*** Dataset excerpts ***
--- src/rtl/sm_stats_scheduler.sv ---
// Surveillance statistics scheduler: counts decoder strobes per sampling interval,
// snapshots them on each interval tick and streams header + counter words downstream.
module sm_stats_scheduler #(
    parameter int NUM_TDM_ENDPOINTS = 4,
    parameter int CNT_WIDTH         = 16,
    localparam int ENDP_WIDTH       = (NUM_TDM_ENDPOINTS > 1) ? $clog2(NUM_TDM_ENDPOINTS) : 1
) (
    input  logic                  clk,
    input  logic                  rst,
    input  logic [3:0]            enable,
    input  logic [ENDP_WIDTH-1:0] ep,
    input  logic [31:0]           period,
    output logic                  out_valid,
    input  logic                  out_ready,
    output logic [31:0]           out_data,
    output logic                  busy
);
    localparam int NUM_CNT = 2 + 2 * NUM_TDM_ENDPOINTS;
    localparam logic [7:0] LAST_IDX = 8'(NUM_CNT - 1);
    localparam logic [CNT_WIDTH-1:0] CNT_MAX = '1;

    typedef enum logic [1:0] {S_IDLE, S_HDR, S_DATA} state_t;

    state_t               state_q, state_d;
    logic [31:0]          timer_q, timer_d;
    logic [15:0]          seq_q, seq_d;
    logic [7:0]           idx_q, idx_d;
    logic                 overrun_q, overrun_d;
    logic                 ovr_hdr_q, ovr_hdr_d;
    logic [31:0]          out_data_q, out_data_d;
    logic [CNT_WIDTH-1:0] live_q [NUM_CNT];
    logic [CNT_WIDTH-1:0] live_d [NUM_CNT];
    logic [CNT_WIDTH-1:0] shadow_q [NUM_CNT];
    logic [CNT_WIDTH-1:0] shadow_d [NUM_CNT];
    logic [NUM_CNT-1:0]   hit;
    logic                 tick, snap, hs;

    assign out_valid = (state_q != S_IDLE);
    assign busy      = out_valid;
    assign out_data  = out_data_q;
    assign hs        = out_valid && out_ready;
    // >= rather than == so a period shrunk below the running timer still ticks
    assign tick      = (period != 32'd0) && (timer_q >= period - 32'd1);
    assign snap      = tick && (state_q == S_IDLE);

    function automatic logic [23:0] shadow_word(input logic [7:0] k);
        logic [23:0] sel;
        sel = '0;
        for (int i = 0; i < NUM_CNT; i++)
            if (k == 8'(i)) sel = 24'(shadow_q[i]);
        return sel;
    endfunction

    always_comb begin
        hit    = '0;
        hit[0] = enable[0];
        hit[1] = enable[1];
        for (int e = 0; e < NUM_TDM_ENDPOINTS; e++) begin
            if (int'(ep) == e) begin
                hit[2 + 2 * e] = enable[2];
                hit[3 + 2 * e] = enable[3];
            end
        end
    end

    // A strobe in the snapshot cycle lands in the freshly cleared interval
    always_comb begin
        for (int i = 0; i < NUM_CNT; i++) begin
            live_d[i] = snap ? '0 : live_q[i];
            if (hit[i] && (live_d[i] != CNT_MAX)) live_d[i] = live_d[i] + CNT_WIDTH'(1);
            shadow_d[i] = snap ? live_q[i] : shadow_q[i];
        end
    end

    always_comb begin
        timer_d = ((period == 32'd0) || tick) ? 32'd0 : timer_q + 32'd1;
    end

    always_comb begin
        state_d    = state_q;
        seq_d      = seq_q;
        idx_d      = idx_q;
        out_data_d = out_data_q;
        overrun_d  = overrun_q;
        ovr_hdr_d  = ovr_hdr_q;
        case (state_q)
            S_IDLE: begin
                if (tick) begin
                    state_d    = S_HDR;
                    out_data_d = {4'hA, overrun_q, 11'b0, seq_q};
                    ovr_hdr_d  = 1'b0;
                end
            end
            S_HDR: begin
                if (hs) begin
                    state_d    = S_DATA;
                    seq_d      = seq_q + 16'd1;
                    idx_d      = 8'd0;
                    // overruns that hit while this header was stalled were not carried by it
                    overrun_d  = ovr_hdr_q;
                    out_data_d = {8'd0, shadow_word(8'd0)};
                end
            end
            S_DATA: begin
                if (hs) begin
                    if (idx_q == LAST_IDX) begin
                        state_d    = S_IDLE;
                        out_data_d = 32'd0;
                    end else begin
                        idx_d      = idx_q + 8'd1;
                        out_data_d = {idx_q + 8'd1, shadow_word(idx_q + 8'd1)};
                    end
                end
            end
            default: state_d = S_IDLE;
        endcase
        if (tick && (state_q != S_IDLE)) begin
            overrun_d = 1'b1;
            ovr_hdr_d = 1'b1;
        end
    end

    always_ff @(posedge clk) begin
        if (rst) begin
            state_q    <= S_IDLE;
            timer_q    <= '0;
            seq_q      <= '0;
            idx_q      <= '0;
            overrun_q  <= 1'b0;
            ovr_hdr_q  <= 1'b0;
            out_data_q <= '0;
            live_q     <= '{default: '0};
            shadow_q   <= '{default: '0};
        end else begin
            state_q    <= state_d;
            timer_q    <= timer_d;
            seq_q      <= seq_d;
            idx_q      <= idx_d;
            overrun_q  <= overrun_d;
            ovr_hdr_q  <= ovr_hdr_d;
            out_data_q <= out_data_d;
            live_q     <= live_d;
            shadow_q   <= shadow_d;
        end
    end
endmodule

--- config.mk ---
export PLATFORM = sky130hd
export DESIGN_NAME = sm_stats_scheduler
export DESIGN_NICKNAME = d
export VERILOG_FILES = /design/src/rtl/sm_stats_scheduler.sv
export SDC_FILE = /design/constraint.sdc
export NUM_CORES = 1
export LEC_CHECK = 0
export BUFFER_PORTS_ARGS = -buffer_cell sky130_fd_sc_hd__buf_4
export CAP_MARGIN = 10
export CORE_MARGIN = 1
export CORE_UTILIZATION = 35
export CTS_CLUSTER_DIAMETER = 50
export CTS_CLUSTER_SIZE = 12
export DETAILED_ROUTE_END_ITERATION = 8
export GPL_TIMING_DRIVEN = 0
export HOLD_SLACK_MARGIN = 0.12
export MAX_ROUTING_LAYER = met4
export PLACE_DENSITY = 0.61
export SKIP_CTS_REPAIR_TIMING = 1
export SYNTH_ARGS = -nofsm -noshare
export SYNTH_HDL_FRONTEND = slang
export SYNTH_SLANG_ARGS = --single-unit
--- constraint.sdc ---
create_clock -name clk -period 22.7 [get_ports clk]
set_input_delay 3.405 -clock clk [delete_from_list [all_inputs] [get_ports clk]]
set_output_delay 3.405 -clock clk [all_outputs]
set_load 0.03 [all_outputs]
Yosys cells after proc, flatten, opt, wreduce, memory -nomap -nowiden
Cells that the tools add are included.
{ "word_totals": {"register_bits": 412, "latchBits": 0, "mem_bits_rw": 0, "romBits": 0, "inputBits": 41, "out_inout_bits": 34, "word_cells": 160, "n_memories": 0} }
{ "classes": {"add_sub_neg": 14, "mul": 0, "n_div": 0, "order_cmp": 1, "n_eq_ne": 30, "n_shift": 0, "mux": 54, "bitwise_logic": 0, "n_reduce_logical": 34} }
{ "ops": {"columns": ["cell", "count"], "rows": [
  ["16-bit 2-to-1 mux", 21],
  ["24-bit 2-to-1 mux", 9],
  ["16-bit by 1-bit adder with 16-bit output, second input constant", 11],
  ["16-bit != test, second input constant", 10],
  ["32-bit 2-to-1 mux", 4],
  ["32-bit case mux with 3 select lines", 1],
  ["32-bit by 1-bit adder with 32-bit output, second input constant", 1],
  ["8-bit by 3-bit == test with 1-bit output, second input constant", 4],
  ["32-bit >= comparator", 1],
  ["32-bit logical NOT", 1],
  ["32-bit nonzero test", 1],
  ["32-bit by 1-bit subtractor with 32-bit output, second input constant", 1],
  ["8-bit by 4-bit == test with 1-bit output, second input constant", 3],
  ["8-bit 2-to-1 mux", 3],
  ["8-bit by 2-bit == test with 1-bit output, second input constant", 2],
  ["2-bit 2-to-1 mux", 8],
  ["8-bit case mux with 2 select lines", 1],
  ["1-bit logical AND", 14],
  ["4-bit AND reduction", 3],
  ["2-bit nonzero test", 6],
  ["2-bit != test, second input constant", 5],
  ["8-bit by 1-bit adder with 8-bit output, second input constant", 1],
  ["8-bit by 1-bit == test with 1-bit output, second input constant", 1],
  ["8-bit logical NOT", 1],
  ["9 further kinds", 20]
]} }

Longest topological paths before layout
Gate-level depths: netlist (run 1).
{ "depth": {"depth_word": 15, "mapped_depth": 25, "depth_no_buf": 23} }

Worst setup path before layout (run 1)
No wires, ideal clock.
{ "synth_path": {"kind": "input to register", "from": "in period[2]", "to": "reg live_q[57] (netlist name)", "setup_ns": 0.128, "arrival_time_ns": 9.593, "required_time_ns": 22.572, "setup_slack_ns": 12.979, "stages": 24, "n_path_buf": 2, "cell_sequence": "or3_4 > or4_4 > or3_4 > or3_4 > or3_4 > or4_4 > nor2b_1 > xnor2_1 > ha_1 > nand4_1 > nor4_1 > o211ai_1 > a31oi_1 > o211ai_1 > clkbuf_1 > clkbuf_1 > and2_1 > ha_1 > nand3_1 > nor2_1 > a2111oi_0 > nand3_1 > xor2_1 > nor2_1"} }
{ "synth_via": {"elab_chain_cells": 8, "word_cells_on_any_way": 10, "cone_classes": "add/sub (2); order compare (1); eq/ne (1); mux (2); reduce/logical (4)"} }
{ "synth_rtl": {"columns": ["element", "line_no", "text"], "rows": [
  ["from (decl)", "12", "input logic [31:0] period,"],
  ["32-bit by 1-bit subtractor with 32-bit output", "43", "assign tick = (period != 32'd0) && (timer_q >= period - 32'd1);"],
  ["32-bit >= comparator", "43", null],
  ["1-bit logical AND (*)", "43", null],
  ["1-bit logical AND (*)", "44", "assign snap = tick && (state_q == S_IDLE);"],
  ["16-bit 2-to-1 mux (*)", "69", "live_d[i] = snap ? '0 : live_q[i];"],
  ["parallel branches: the longest is 2 deep, another holds 16-bit by 1-bit adder with 16-bit output", null, null],
  ["16-bit 2-to-1 mux (*)", "70", "if (hit[i] && (live_d[i] != CNT_MAX)) live_d[i] = live_d[i] + CNT_WIDTH'(1);"],
  ["to (signal assigned)", "142", "live_q <= live_d;"],
  ["to (decl)", "31", "logic [CNT_WIDTH-1:0] live_q [NUM_CNT];"]
]} }
Mark *: on every way between the ends.
A chain may end at the register's enable or synchronous reset.

Worst setup path in the final report (run 1)
{ "layout_path": {"from": "in period[2]", "to": "reg live_q[63] (netlist name)"} }
Same word-level chain as after synthesis.

==> results of run 1 <==
-- cells in the final DEF, fill, tap and decap left out, drive strengths merged, types with 12 or more instances in the layout --
cell type	n
a211oi	21
a21oi	322
and2	31
and3	54
and4	20
buf	112
clkbuf	177
dfxtp	404
ha	55
inv	57
nand2	516
nand3	91
nand4	60
nor2	289
nor2b	12
nor3	57
nor3b	25
nor4	20
o21ai	72
o22ai	18
or3	31
xnor2	101
xor2	94
-- flip-flops by register name (all words and copies together), names as in the netlist --
name	count
live_q	160
shadow_q	160
timer_q	32
out_data	24
seq_q	16
idx_q	8
state_q	2
overrun_q	1
ovr_hdr_q	1
-- power by group through the flow --
stage	clock (uW)	combinational (uW)	sequential [uW]
global route	801	54.5	714
floorplan	0	27.9	728
finish	761	50.1	714
detailed placement	0	49.8	729
global placement	0	48.3	729
CTS	773	50.1	714
-- synthesized netlist by cell type (all sizes together) (3+ instances only) --
cell,count,area (sq um)
nand4,60,375.4
o211ai,10,75.07
buf,45,236.5
o31a,3,26.28
a2111oi,9,78.83
nor4,20,140.1
o41ai,3,26.28
a22oi,8,60.06
a211oi,21,157.7
nor2,289,1085
nand2,516,1937
o22ai,18,112.6
or3,31,214.0
clkbuf,116,435.4
xor2,94,823.3
and3,54,337.8
or2,5,31.28
o2111ai,4,35.03
o221ai,5,43.79
a21o,7,52.55
o21ai,72,364.1
nor3,57,285.3
nor3b,25,187.7
and2,31,193.9
or4,6,56.30
a31oi,9,56.30
a311o,3,30.03
inv,47,176.4
a21oi,322,1612
nor4b,4,35.03
a21boi,3,22.52
and4,20,175.2
nor2b,12,75.07
dfxtp,404,8088
nand2b,10,62.56
xnor2,101,884.6
nand3b,8,60.06
nand3,91,455.4
a311oi,10,87.58
ha,55,688.2
-- final cells by class --
cell class	count	area [sq um]
Fill cell	5856	33460
Timing Repair Buffer	68	510.5
Multi-Input combinational cell	2029	11210
Sequential cell	404	8088
Clock inverter	19	178.9
Inverter	47	176.4
Tap cell	756	945.9
Buffer	161	671.9
Clock buffer	61	1364
-- routing by layer --
metal  vias to the layer above  global-route usage, %
met5                         -                      -
met1                      9134                  31.77
met2                       617                  37.96
met4                         0                  7.669
li1                       9298                      -
met3                       124                  2.886
-- through the flow --
| stage | std cells | setup WS [ns] | total power [uW] | cell area, sq um | hold WS, ns |
|---|---|---|---|---|---|
| 6_report | 3545 | 12.00 | 1524 | 23150 | 0.4560 |
| 5_1_grt | 3545 | 11.48 | 1570 | 23150 | 0.4724 |
| 4_1_cts | 3545 | 11.95 | 1537 | 23150 | 0.4558 |
| 3_5_place_dp | 3465 | 11.34 | 779.0 | 21600 | 0.4479 |
| 3_3_place_gp | 3463 | 10.76 | 777.4 | 21590 | 0.4391 |
| 2_1_floorplan | 2641 | 12.98 | 756.3 | 20140 | 0.4224 |
-- worst max-delay path, delay by kind of cell --
family          cells  cell delay (ns)
simple gates       14             3.93
buf+inv             4             1.41
xor+xnor            2             0.23
compound gates      4             1.62
fa+ha+maj           2             0.53
-- cell families after synthesis --
logic type	after synthesis	share of synthesized area (%)
AOI/OAI and AO/OA	526	15.01
xor gates and xnor gates	195	8.489
adders and majority gates	55	3.421
buffers and inverters	208	4.217
DFF	404	40.20
muxes	1	0.04976
other	1	0.01864
and+or+nand+nor	1244	28.59
-- final timing paths --
path	start	end	slack, ns	cells past startpoint
hold reg to reg	shadow_q[2]$_SDFFE_PP0P_	shadow_q[2]$_SDFFE_PP0P_	0.46	2
setup reg to reg	timer_q[0]$_SDFF_PP0_	live_q[58]$_SDFF_PP0_	17.15	18
hold / removal	shadow_q[2]$_SDFFE_PP0P_	shadow_q[2]$_SDFFE_PP0P_	0.46	2
setup / recovery	period[2]	live_q[63]$_SDFF_PP0_	12.00	26
==> results.tsv, run 1 <==
metric	value	unit
grt-ovfl-total	0	
hpwl	53330	um
netlist_area	20120	sq um
cp.required	23.13	ns
diodes	0	
wl_per_cell	19.63	um
status	finished, final reports clean	
vias	19173	
ys_seq_area_share	40.20	%
finalSetupViolCount	0	
power.clock.fraction	49.9	%
clockBufferDepth	3	
drtIter0Drc	1635	
p_sw_share	23.44	%
floorplan.rows	87	
highest_layer	met4	
grt_max_degree	13	
synth_ff_type	dfxtp_1	
antenna_found_initial	1	
async_flop_share	0	%
p_leak	0.007780	uW
nets	2856	
seq_power_share	46.8	%
arrival	11.13	ns
vias_per_cell	5.408	
hold_violations	0	
ctsRootBufferMaster	clkbuf_16	
cellInternalPower	1167	uW
crit_fanout	10	
crit_top_cell	or3_4	
synth_seq_cells	404	
drtPass1Iterations	7	
drc	0	
timing.final.crit_share	47.14	%
areaGrowthSynthToFinish	15.06	%
final_antenna_net_count	0	
wl_met3	3860	um
worst_pin_slew	1.379	ns
skew	0.02328	ns
path_clk_slew	0.06	ns
p_per_area	65.86	nW/um^2
synth_edf_count	0	
io_buffers	66	
numCtsBuffers	49	
htreeDepth	2	
die_x	241.8	um
dieArea	58440	sq um
dr_wl_met2	31740	um
final_core_util	40.89	%
drive_above_1_share	7.063	%
wl	69600	um
cap_viol_max_count	0	
p_sw	357.4	uW
timing.final.max_slew_violations	0	
cp-end-kind	flip-flop	
slew_headroom	8.089	%
avgSynthCellArea	7.638	sq um
finalWeightedCongestion	1.047	
core_area	56600	sq um
synth.distinct_cells	68	
min_path_type	flip-flop to flip-flop	
track_usage	23.99	%
rsz0062_at_grt	no	
initial_utilization	35.54	%
ios	75	
max_stage_delay	0.59	ns
setup_tns	0	ns
fin_crit	10.70	ns
wl_met1	31840	um
grt_pass1_wl	106500	um
clkLatencyLatePin	0.60	ns
cts_tree	done	
start_kind	primary input	
dieHeight	241.8	um
cp_slowest_cell	a2111oi_1	
ys_warn_count	0	
ir_drop	0.05589	mV
power_frac_comb	3.3	%
syn_inst	2634	
max_freq	0.09344	GHz
first_global_vias	17973	
crit_type	primary input to flip-flop	
clkSinkCount	404	
Note: power is estimated with default switching activity, not from simulation.
==> run 2, diff against run 1 <==
- PLACE_DENSITY: 0.61 -> 0.63
- clock period: 22.7 -> 9.6 ns (I/O delays scaled with it)
==> results.tsv, run 2 (synthesis results as in run 1) <==
metric	value	unit	change
slew_headroom	18.32	%	+10 points
status	finished, final reports clean		
crit_type	primary input to flip-flop		
cp-end-kind	flip-flop		
power_frac_comb	3.1	%	-0.2 points
first_global_vias	17698		-1.5%
skew	0.01771	ns	-0.005567 ns
floorplan.rows	87		unchanged
timing.final.crit_share	90.78	%	
track_usage	23.31	%	-0.68 points
ios	75		unchanged
ctsRootBufferMaster	clkbuf_16		
clkLatencyLatePin	0.59	ns	about the same
p_sw_share	22.33	%	-1.1 points
drtPass1Iterations	6		-1
min_path_type	flip-flop to flip-flop		
nets	2854		-0.070%
worst_pin_slew	1.225	ns	-0.1535 ns
hold_violations	0		unchanged
clkSinkCount	404		unchanged
wl_per_cell	19.00	um	-3.2%
cellInternalPower	2907	uW	+150%
finalWeightedCongestion	1.016		-3.0%
nFillCells	5883		+0.46%
numCtsBuffers	48		-2.0%
vias	19006		-0.87%
cts_tree	done		
p_leak	0.007828	uW	+0.62%
wl	67320	um	-3.3%
antenna_found_initial	0		-1
drtIter0Drc	1653		+1.1%
die_x	241.8	um	unchanged
timing.final.max_slew_violations	0		unchanged
io_buffers	66		unchanged
dieHeight	241.8	um	unchanged
final_cell_mix	516 x nand2_1, 404 x dfxtp_1, 322 x a21oi_1		
p_sw	835.9	uW	+130%
drive_above_1_share	7.033	%	-0.031 points
max_freq	0.1147	GHz	
grt_max_degree	13		unchanged
grt-ovfl-total	0		unchanged
start_kind	primary input		
cp.required	10.03	ns	-13.10 ns
final_common_cell	nand2_1		
ir_drop	0.1333	mV	+140%
core_area	56600	sq um	unchanged
clockBufferDepth	3		unchanged
p_per_area	161.0	nW/um^2	+140%
post-place-ws	0.3241	ns	-11.02 ns
rsz0062_at_grt	no		
areaGrowthSynthToFinish	15.57	%	
layout_setup_ws	0.8851	ns	-11.11 ns
final_antenna_net_count	0		unchanged
power	3743	uW	+150%
seq_power_share	45.1	%	-1.7 points
grt_pass1_wl	103900	um	-2.5%
power.clock.fraction	51.8	%	+1.9 points
arrival	9.14	ns	-1.99 ns
dieArea	58440	sq um	unchanged
initial_utilization	35.54	%	unchanged
fin_crit	8.715	ns	
htreeDepth	2		unchanged
reg_top3	live_q: 160 flops, shadow_q: 160 flops, timer_q: 32 flops		
crit_fanout	10		unchanged
vias_per_cell	5.364		-0.82%
cap_viol_max_count	0		unchanged
hpwl	51160	um	-4.1%
diodes	0		unchanged
path_clk_slew	0.06	ns	about the same
finalSetupViolCount	0		unchanged
drc	0		unchanged
[run 2: cell count changes in the layout (fill, tap and decap cells not counted), sizes merged]
cell           change
bufinv             +7
inv                -4
clkbuf             -3
clkdlybuf4s18      -1
clkinvlp           -1
[run 2: per-layer routing]
layer | wire (um) | share of wire [%] | global-route usage (%)
met1 | 31990 | 48 | 32.29
met4 | 2216 | 3.3 | 8.246
met5 | 0 | 0 | -
met2 | 29190 | 43 | 35.17
met3 | 3921 | 5.8 | 2.275
[run 2: worst paths after layout]
| path | from | end | slack, ns | depth (start not counted) |
|---|---|---|---|---|
| min | shadow_q[47]$_SDFFE_PP0P_ | shadow_q[47]$_SDFFE_PP0P_ | 0.45 | 2 |
| max reg2reg | timer_q[0]$_SDFF_PP0_ | live_q[58]$_SDFF_PP0_ | 4.22 | 18 |
| min reg2reg | shadow_q[47]$_SDFFE_PP0P_ | shadow_q[47]$_SDFFE_PP0P_ | 0.45 | 2 |
| max | period[2] | live_q[63]$_SDFF_PP0_ | 0.89 | 26 |
[run 2: power groups by stage]
stage	clock, uW	combinational, uW	sequential, uW
floorplan	0	66.1	1720
global placement	0	116	1720
detailed placement	0	116	1720
CTS	1960	117	1690
global route	2030	129	1690
finish	1940	117	1690
[run 2: critical path, cell delays in order]
cell       delay [ns]
buf_4            0.13
or3_4            0.40
or4_4            0.43
or3_4            0.40
or3_4            0.39
or3_4            0.39
or4_4            0.48
nor2b_1          0.18
xnor2_1          0.08
ha_1             0.29
nand4_1          0.18
nor4_1           0.48
o211ai_1         0.18
a31oi_1          0.46
o211ai_1         0.28
clkbuf_1         0.53
clkbuf_1         0.52
and2_1           0.32
ha_1             0.22
nand3_1          0.09
nor2_1           0.08
a2111oi_1        0.64
buf_2            0.26
nand3_1          0.10
xor2_1           0.14
nor2_1           0.05
[run 2: final cells by class]
class / count / area [sq um] / area share, %
flip-flops and latches: 404 / 8088 / 34.79
well taps: 756 / 945.9 / 4.068
inverters: 47 / 176.4 / 0.7588
multi-input cells: 2029 / 11210 / 48.21
repair buffers: 67 / 500.5 / 2.153
clock inverters: 21 / 347.8 / 1.496
clock buffers: 58 / 1310 / 5.635
plain buffers: 161 / 671.9 / 2.890
[run 2: through the flow]
stage	hold WS (ns)	utilization [%]	setup TNS (ns)	instance area, sq um	cells
finish	0.4549	41.07	0	23250	3543
global placement	0.4326	38.13	-0.6830	21590	3463
global route	0.4696	41.07	0	23250	3543
detailed placement	0.4426	38.15	0	21590	3464
floorplan	0.4224	-	0	20140	2641
CTS	0.4553	41.07	0	23250	3543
***
__Task prompt__.
An exact, complete copy of the lines above from the one with "hit[0] = enable[0];" through the one with "case (state_q)" is the whole answer.

__Final answer__.
        hit[0] = enable[0];
        hit[1] = enable[1];
        for (int e = 0; e < NUM_TDM_ENDPOINTS; e++) begin
            if (int'(ep) == e) begin
                hit[2 + 2 * e] = enable[2];
                hit[3 + 2 * e] = enable[3];
            end
        end
    end

    // A strobe in the snapshot cycle lands in the freshly cleared interval
    always_comb begin
        for (int i = 0; i < NUM_CNT; i++) begin
            live_d[i] = snap ? '0 : live_q[i];
            if (hit[i] && (live_d[i] != CNT_MAX)) live_d[i] = live_d[i] + CNT_WIDTH'(1);
            shadow_d[i] = snap ? live_q[i] : shadow_q[i];
        end
    end

    always_comb begin
        timer_d = ((period == 32'd0) || tick) ? 32'd0 : timer_q + 32'd1;
    end

    always_comb begin
        state_d    = state_q;
        seq_d      = seq_q;
        idx_d      = idx_q;
        out_data_d = out_data_q;
        overrun_d  = overrun_q;
        ovr_hdr_d  = ovr_hdr_q;
        case (state_q)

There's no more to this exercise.